Data privacy and data security continued to capture headlines and boardroom attention in 2014, as the EU “right to be forgotten” ruling, the Sony cyberattack,1 new laws and lawsuits, and investor pressure on executives and boards regarding cybersecurity issues 2 provided continued worries for legal departments, executives, and directors.3 The ongoing coverage of these incidents has caused many legal departments, executive teams, and boards of directors to become more familiar with data privacy and security risks. Many businesses are taking steps to reduce their risk exposure by reviewing and enhancing their privacy and data security programs, ensuring that they maintain appropriate cyber insurance, and working with service providers, vendors, customers, and employees to minimize the likelihood of becoming the next target of a cyberattack or class action litigation.
A critical but sometimes overlooked component of improving a company’s privacy and data security risk profile is the appropriate handling of privacy and data security in the context of corporate transactions. A failure to appropriately contemplate and address privacy and data security risks in a merger, acquisition, divestiture, investment, securities offering, joint venture, strategic alliance, or other similar transaction can dramatically increase enterprise-level risk.
In the past, parties to corporate transactions often viewed privacy or data security as of only minor importance. In today’s environment, however, acquirors, investors, and underwriters must conduct due diligence and engage in risk management with regard to data privacy and security issues in corporate transactions in order to avoid significant risks, to price the transaction appropriately, and to account for key practical issues (e.g., legal compliance measures, such as obtaining the consent of consumers or business counterparties to use and exploit data, that may be difficult to achieve). When a potential joint venture partner or acquisition or investment target has failed to appropriately handle data privacy or security matters, or where an acquiror, investor, or underwriter does not invest sufficiently in conducting due diligence or mitigating identified risks appropriately, undesirable or even disastrous results could follow.

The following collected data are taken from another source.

**config.mk**
```make
export PLATFORM = sky130hd
export DESIGN_NAME = neighbor_table_aging_beacon_gate_unit
export DESIGN_NICKNAME = d
export VERILOG_FILES = /design/src/sv/ntab_pkg.sv /design/src/sv/ntab_front.sv /design/src/sv/ntab_fifo.sv /design/src/sv/ntab_back.sv /design/src/sv/neighbor_table_aging_beacon_gate_unit.sv
export SDC_FILE = /design/constraint.sdc
export NUM_CORES = 2
export LEC_CHECK = 0
export BUFFER_PORTS_ARGS = -buffer_cell sky130_fd_sc_hd__buf_2
export CORE_MARGIN = 2
export CORE_UTILIZATION = 50
export DETAILED_ROUTE_END_ITERATION = 6
export HOLD_SLACK_MARGIN = 0.08
export PLACE_DENSITY_LB_ADDON = 0.2
export SLEW_MARGIN = 10
export SYNTH_ARGS = -nofsm -noshare
export SYNTH_HDL_FRONTEND = slang
export SYNTH_SLANG_ARGS = --single-unit
```
**constraint.sdc**
```tcl
create_clock -name clk -period 20.3 [get_ports clk]
set_clock_uncertainty 0.2 [all_clocks]
set_input_delay 2.03 -clock clk [delete_from_list [all_inputs] [get_ports clk]]
set_output_delay 2.03 -clock clk [all_outputs]
set_load 0.01 [all_outputs]
```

Failure to appropriately evaluate data privacy and security issues in a merger or acquisition could, for instance, result in an acquiror: (i) obtaining data that cannot be used or exploited in anticipated manners post-acquisition; (ii) acquiring compromised electronic assets or data systems; (iii) inheriting, or creating a basis for, privacy- or data security-related class actions or regulatory investigations or fines;4 (iv) experiencing significant damage to reputation or losses in enterprise value or brand equity—not only with regard to the acquisition or investment target, but in many cases, also its own—following the transaction; or (v) determining not to consummate an agreed-upon transaction due to potential costs or risks, or integration difficulties, identified late in the diligence process. Investors and underwriters in financings and securities offerings, respectively, could find the company in which they are investing, or whose securities they are underwriting, suffering many of these consequences. Indemnification or other remedies may be available for certain of these circumstances, but difficulties may arise in obtaining indemnification, and indemnification may be subject to caps or other limitations that prevent the claimant from being made whole for its losses.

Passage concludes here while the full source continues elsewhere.